Excerpted records

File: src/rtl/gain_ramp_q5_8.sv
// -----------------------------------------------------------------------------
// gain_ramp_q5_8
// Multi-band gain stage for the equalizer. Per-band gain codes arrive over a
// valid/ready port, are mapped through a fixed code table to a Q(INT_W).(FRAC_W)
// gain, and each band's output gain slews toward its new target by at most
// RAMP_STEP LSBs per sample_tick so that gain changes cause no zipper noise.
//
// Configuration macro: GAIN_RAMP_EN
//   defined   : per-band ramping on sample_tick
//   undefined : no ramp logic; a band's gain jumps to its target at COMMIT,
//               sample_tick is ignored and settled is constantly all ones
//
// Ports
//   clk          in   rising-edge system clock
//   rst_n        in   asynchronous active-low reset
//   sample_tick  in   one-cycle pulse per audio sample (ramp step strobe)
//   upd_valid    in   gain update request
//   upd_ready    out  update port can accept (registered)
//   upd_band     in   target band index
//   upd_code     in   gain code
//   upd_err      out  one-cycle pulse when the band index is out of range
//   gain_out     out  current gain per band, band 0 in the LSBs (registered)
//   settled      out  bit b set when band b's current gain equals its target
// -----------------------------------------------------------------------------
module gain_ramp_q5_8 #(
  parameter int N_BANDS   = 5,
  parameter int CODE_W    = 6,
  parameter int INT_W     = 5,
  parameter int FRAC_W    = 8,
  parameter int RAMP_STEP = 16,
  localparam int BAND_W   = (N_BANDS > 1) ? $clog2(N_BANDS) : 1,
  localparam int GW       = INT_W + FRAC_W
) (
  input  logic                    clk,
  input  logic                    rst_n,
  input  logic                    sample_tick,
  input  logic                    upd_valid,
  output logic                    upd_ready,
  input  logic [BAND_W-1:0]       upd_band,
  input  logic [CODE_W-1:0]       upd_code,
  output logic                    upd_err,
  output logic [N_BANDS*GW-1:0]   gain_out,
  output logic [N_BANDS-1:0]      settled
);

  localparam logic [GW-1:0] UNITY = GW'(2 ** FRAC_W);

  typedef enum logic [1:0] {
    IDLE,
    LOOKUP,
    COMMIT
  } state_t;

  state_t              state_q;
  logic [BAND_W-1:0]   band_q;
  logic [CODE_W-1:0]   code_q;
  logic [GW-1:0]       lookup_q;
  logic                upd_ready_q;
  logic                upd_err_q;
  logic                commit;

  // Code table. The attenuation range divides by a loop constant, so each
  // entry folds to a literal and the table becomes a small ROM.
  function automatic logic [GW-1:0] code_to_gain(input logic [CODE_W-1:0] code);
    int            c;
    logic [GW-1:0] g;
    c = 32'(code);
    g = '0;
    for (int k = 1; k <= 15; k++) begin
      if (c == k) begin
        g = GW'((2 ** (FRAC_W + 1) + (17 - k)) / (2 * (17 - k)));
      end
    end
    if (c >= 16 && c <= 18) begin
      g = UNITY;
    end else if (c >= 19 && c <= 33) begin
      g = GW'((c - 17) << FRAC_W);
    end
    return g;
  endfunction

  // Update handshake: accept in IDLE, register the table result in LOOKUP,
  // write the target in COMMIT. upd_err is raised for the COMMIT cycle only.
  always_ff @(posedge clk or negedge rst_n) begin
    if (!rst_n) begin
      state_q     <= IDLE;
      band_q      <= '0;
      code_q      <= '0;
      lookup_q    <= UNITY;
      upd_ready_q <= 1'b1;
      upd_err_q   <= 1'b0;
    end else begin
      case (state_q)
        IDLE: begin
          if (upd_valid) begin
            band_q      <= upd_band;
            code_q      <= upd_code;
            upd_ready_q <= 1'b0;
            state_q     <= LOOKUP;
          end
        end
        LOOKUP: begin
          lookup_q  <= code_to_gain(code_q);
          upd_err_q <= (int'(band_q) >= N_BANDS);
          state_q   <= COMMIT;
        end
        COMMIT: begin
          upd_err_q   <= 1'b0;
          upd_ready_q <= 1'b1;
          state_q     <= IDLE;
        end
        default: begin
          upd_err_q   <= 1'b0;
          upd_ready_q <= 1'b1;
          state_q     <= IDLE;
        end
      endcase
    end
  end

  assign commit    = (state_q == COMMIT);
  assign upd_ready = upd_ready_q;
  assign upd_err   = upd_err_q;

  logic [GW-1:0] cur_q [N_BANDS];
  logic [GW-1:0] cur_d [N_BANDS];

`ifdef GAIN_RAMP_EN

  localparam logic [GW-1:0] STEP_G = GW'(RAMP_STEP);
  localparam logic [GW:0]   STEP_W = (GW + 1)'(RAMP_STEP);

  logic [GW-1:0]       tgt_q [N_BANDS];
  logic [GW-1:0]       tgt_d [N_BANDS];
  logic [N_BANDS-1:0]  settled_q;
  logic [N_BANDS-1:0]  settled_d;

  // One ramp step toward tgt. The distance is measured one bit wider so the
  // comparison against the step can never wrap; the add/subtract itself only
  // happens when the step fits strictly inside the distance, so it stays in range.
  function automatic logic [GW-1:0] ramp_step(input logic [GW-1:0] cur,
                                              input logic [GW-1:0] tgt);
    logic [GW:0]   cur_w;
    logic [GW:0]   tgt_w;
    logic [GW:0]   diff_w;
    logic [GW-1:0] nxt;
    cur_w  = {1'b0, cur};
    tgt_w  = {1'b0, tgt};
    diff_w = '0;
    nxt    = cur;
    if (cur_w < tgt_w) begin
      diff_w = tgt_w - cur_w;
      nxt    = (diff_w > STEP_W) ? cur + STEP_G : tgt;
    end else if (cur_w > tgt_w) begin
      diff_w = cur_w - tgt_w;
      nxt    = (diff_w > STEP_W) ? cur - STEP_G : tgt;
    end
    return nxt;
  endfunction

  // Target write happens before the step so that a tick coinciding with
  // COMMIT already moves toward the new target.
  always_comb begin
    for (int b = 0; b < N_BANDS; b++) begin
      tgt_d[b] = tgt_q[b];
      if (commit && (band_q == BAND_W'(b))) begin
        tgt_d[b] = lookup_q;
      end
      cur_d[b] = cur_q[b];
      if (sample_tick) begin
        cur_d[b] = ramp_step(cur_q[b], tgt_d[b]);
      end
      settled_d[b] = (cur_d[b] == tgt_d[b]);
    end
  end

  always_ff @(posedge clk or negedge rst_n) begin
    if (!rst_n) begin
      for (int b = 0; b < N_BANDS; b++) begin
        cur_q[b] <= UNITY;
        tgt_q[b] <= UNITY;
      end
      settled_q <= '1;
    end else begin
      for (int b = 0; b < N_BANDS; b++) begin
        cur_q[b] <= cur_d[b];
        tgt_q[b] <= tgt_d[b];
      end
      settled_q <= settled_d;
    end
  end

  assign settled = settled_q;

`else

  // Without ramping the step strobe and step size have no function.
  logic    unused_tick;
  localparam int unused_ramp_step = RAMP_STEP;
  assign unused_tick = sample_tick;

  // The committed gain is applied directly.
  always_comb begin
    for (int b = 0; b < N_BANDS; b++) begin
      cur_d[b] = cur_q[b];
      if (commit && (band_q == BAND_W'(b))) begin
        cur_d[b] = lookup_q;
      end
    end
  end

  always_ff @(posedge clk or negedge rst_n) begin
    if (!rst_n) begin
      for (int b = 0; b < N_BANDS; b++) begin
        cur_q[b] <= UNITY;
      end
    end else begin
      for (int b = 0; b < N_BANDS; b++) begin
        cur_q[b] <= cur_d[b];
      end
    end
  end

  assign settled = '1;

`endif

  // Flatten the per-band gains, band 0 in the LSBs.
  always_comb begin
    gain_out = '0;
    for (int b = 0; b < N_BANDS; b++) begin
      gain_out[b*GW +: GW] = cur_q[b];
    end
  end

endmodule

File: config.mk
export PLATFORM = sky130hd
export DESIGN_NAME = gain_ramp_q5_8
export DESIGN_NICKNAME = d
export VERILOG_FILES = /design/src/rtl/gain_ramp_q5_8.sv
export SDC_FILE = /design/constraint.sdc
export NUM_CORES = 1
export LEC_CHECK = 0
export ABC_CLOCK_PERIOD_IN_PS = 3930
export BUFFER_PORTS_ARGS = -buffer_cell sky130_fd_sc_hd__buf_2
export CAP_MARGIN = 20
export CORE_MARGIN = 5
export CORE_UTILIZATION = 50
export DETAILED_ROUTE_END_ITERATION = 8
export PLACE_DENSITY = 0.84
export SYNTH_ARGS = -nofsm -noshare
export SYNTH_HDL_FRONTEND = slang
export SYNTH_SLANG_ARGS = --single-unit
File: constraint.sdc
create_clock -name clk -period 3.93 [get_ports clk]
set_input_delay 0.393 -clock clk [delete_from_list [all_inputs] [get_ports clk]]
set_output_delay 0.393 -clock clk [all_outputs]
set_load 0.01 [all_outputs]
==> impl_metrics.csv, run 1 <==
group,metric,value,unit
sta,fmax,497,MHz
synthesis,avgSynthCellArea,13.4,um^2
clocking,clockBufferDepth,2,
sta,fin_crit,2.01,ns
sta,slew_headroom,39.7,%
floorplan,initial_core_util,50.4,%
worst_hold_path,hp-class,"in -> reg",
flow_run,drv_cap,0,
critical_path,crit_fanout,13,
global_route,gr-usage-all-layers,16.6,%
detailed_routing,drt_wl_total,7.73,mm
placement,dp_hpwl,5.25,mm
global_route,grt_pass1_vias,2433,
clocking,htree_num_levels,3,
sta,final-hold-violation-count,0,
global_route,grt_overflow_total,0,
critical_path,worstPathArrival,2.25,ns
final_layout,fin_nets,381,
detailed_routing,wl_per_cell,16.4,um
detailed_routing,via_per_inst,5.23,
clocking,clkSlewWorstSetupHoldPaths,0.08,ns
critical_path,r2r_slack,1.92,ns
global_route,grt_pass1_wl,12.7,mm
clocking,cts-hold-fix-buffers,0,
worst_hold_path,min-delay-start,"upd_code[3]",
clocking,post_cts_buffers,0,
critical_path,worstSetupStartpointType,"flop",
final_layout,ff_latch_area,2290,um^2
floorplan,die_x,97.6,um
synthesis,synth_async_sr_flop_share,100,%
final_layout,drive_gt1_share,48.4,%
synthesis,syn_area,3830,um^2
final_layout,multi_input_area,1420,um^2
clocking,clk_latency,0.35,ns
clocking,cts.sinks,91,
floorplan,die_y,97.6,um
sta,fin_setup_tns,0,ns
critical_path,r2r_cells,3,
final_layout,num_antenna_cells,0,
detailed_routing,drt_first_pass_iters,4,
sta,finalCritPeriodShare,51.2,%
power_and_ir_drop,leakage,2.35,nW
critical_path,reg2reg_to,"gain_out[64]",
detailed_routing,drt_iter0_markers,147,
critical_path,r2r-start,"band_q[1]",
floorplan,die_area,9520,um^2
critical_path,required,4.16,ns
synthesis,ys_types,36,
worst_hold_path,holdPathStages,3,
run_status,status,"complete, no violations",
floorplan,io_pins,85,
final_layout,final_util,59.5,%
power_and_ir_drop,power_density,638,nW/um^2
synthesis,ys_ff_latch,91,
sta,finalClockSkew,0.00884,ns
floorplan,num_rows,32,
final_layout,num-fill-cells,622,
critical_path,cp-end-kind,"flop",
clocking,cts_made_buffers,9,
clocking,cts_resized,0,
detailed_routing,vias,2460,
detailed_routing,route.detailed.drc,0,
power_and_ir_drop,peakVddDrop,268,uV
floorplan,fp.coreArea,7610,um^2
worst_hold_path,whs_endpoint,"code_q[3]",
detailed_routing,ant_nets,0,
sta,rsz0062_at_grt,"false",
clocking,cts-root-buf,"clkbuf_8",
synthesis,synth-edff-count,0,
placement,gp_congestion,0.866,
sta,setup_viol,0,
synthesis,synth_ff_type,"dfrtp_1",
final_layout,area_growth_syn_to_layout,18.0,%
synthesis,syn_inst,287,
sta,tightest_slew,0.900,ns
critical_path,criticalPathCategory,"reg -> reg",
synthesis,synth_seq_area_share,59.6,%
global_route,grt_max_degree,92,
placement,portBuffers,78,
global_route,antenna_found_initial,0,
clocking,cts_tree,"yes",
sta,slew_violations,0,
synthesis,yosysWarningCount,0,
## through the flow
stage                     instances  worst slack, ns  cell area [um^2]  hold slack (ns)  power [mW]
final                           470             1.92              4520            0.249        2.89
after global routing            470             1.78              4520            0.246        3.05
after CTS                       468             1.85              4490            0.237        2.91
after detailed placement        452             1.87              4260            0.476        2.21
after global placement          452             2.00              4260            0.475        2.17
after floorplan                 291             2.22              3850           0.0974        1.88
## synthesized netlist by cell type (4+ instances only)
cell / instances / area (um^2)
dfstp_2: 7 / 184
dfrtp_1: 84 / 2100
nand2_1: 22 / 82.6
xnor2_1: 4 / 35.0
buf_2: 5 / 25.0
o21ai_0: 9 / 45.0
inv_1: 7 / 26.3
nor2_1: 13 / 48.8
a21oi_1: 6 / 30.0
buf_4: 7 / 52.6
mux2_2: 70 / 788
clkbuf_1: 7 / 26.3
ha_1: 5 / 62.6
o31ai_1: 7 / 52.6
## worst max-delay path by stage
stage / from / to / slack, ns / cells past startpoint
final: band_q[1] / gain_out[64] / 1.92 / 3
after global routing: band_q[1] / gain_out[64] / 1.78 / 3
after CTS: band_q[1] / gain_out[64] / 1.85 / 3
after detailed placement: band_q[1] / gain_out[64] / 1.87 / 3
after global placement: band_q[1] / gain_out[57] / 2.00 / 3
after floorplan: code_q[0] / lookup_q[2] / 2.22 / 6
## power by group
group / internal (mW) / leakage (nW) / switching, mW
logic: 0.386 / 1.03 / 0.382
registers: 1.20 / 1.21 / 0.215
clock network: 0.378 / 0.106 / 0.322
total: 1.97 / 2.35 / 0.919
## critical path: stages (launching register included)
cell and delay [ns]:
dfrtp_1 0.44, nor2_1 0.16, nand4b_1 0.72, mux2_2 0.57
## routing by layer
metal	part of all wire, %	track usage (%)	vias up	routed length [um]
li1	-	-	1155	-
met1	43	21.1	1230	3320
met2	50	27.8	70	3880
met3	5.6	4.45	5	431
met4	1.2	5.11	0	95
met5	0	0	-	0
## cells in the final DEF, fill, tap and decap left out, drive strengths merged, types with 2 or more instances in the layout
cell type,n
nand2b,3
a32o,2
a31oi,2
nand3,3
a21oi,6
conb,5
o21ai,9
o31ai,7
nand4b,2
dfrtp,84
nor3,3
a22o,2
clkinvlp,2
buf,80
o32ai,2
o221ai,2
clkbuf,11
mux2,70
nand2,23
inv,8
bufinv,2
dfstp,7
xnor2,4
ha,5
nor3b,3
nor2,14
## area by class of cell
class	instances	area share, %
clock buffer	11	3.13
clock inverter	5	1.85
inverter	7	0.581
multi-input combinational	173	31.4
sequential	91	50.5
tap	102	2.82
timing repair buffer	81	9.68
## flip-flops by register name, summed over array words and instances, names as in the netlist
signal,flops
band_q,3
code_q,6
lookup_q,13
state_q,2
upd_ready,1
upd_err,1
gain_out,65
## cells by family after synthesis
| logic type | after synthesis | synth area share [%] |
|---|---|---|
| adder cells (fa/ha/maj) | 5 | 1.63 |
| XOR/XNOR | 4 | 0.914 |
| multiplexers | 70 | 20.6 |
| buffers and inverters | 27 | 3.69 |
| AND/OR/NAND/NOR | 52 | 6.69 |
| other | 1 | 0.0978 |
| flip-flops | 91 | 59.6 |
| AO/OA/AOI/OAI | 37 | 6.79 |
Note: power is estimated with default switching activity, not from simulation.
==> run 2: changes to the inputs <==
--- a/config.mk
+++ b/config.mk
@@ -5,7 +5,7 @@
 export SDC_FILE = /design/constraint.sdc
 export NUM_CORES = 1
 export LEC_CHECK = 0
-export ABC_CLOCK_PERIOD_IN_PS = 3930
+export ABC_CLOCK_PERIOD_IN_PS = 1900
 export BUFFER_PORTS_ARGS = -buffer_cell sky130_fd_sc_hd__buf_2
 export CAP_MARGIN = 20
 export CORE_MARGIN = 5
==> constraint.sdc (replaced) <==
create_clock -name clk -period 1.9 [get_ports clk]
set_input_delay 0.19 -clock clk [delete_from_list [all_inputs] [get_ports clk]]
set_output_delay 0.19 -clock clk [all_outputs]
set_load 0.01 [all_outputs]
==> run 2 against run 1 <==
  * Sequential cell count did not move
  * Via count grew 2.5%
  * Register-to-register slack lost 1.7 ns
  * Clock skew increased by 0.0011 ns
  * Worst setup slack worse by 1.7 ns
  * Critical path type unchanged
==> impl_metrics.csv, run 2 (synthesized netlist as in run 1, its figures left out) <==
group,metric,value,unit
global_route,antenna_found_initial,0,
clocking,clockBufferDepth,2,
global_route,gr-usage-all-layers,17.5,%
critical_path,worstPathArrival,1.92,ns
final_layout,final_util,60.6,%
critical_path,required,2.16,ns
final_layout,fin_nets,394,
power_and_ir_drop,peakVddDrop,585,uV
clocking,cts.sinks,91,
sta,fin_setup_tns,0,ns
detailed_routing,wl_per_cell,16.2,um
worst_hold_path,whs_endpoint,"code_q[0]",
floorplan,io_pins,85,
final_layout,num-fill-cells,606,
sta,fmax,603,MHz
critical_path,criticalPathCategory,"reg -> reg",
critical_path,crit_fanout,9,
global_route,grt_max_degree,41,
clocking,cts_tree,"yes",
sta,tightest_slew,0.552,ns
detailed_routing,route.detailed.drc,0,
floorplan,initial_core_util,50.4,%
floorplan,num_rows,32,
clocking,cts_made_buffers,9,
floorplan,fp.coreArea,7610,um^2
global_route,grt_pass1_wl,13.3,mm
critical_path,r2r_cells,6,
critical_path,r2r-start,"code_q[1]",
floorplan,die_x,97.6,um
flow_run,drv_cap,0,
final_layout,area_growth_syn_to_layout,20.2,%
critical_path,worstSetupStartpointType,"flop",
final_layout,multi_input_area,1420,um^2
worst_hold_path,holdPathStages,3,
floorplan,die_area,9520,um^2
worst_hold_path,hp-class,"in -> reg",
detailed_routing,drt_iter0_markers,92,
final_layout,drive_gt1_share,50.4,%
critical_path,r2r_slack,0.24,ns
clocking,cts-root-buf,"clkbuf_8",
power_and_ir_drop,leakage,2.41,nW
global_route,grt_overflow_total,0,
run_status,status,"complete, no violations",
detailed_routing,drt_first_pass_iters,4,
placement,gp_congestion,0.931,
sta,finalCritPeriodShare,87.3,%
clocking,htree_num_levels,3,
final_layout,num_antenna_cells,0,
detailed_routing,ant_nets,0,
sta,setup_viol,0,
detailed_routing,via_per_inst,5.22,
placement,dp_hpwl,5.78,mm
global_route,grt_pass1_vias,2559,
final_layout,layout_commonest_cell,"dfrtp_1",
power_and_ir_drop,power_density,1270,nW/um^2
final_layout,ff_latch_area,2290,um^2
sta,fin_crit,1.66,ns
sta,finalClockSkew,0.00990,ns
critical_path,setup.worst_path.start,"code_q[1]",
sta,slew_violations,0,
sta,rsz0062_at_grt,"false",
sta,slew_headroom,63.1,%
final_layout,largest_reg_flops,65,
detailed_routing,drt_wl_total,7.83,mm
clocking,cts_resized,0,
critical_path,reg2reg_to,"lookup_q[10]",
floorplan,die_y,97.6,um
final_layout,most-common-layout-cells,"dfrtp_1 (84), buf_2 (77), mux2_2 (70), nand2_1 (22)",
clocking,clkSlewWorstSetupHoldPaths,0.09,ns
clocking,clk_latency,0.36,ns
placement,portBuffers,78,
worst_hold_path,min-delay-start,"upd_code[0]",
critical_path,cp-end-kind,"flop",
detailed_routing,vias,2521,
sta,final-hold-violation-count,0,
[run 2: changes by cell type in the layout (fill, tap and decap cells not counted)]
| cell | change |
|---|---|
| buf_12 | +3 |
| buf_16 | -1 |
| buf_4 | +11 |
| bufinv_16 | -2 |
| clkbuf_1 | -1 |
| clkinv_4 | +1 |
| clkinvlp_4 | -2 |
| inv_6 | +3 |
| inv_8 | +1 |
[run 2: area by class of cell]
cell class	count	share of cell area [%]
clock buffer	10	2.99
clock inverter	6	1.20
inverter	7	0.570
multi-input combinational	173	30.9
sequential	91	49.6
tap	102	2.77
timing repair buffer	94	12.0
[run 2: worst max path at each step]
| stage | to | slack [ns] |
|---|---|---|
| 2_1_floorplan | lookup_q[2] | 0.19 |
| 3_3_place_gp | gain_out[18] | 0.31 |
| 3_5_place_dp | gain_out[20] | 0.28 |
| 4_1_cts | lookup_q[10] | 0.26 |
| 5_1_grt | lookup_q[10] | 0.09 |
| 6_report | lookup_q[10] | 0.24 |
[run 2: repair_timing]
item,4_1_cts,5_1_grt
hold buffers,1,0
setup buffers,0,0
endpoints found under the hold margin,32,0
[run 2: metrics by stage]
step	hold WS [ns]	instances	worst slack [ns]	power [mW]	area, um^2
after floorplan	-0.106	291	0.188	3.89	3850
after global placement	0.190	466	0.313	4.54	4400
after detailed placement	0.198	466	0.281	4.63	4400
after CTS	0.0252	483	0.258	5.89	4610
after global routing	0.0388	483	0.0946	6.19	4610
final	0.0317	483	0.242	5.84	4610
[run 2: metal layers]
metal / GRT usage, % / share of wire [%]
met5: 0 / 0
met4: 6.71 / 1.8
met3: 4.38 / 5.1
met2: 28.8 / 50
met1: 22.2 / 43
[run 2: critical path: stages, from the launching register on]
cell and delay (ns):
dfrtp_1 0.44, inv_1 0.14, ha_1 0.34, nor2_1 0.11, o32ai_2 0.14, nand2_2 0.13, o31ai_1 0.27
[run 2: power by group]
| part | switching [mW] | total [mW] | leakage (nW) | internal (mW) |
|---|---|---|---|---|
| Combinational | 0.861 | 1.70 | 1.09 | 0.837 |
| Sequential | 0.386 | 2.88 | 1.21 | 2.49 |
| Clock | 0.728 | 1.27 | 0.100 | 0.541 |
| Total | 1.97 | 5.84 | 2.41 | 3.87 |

Directions for this task
Your task is to set down only the lines that run from the opening of the listing to the line with "ramping on sample_tick", both ends included, each unchanged.

Answer section
File: src/rtl/gain_ramp_q5_8.sv
// -----------------------------------------------------------------------------
// gain_ramp_q5_8
// Multi-band gain stage for the equalizer. Per-band gain codes arrive over a
// valid/ready port, are mapped through a fixed code table to a Q(INT_W).(FRAC_W)
// gain, and each band's output gain slews toward its new target by at most
// RAMP_STEP LSBs per sample_tick so that gain changes cause no zipper noise.
//
// Configuration macro: GAIN_RAMP_EN
//   defined   : per-band ramping on sample_tick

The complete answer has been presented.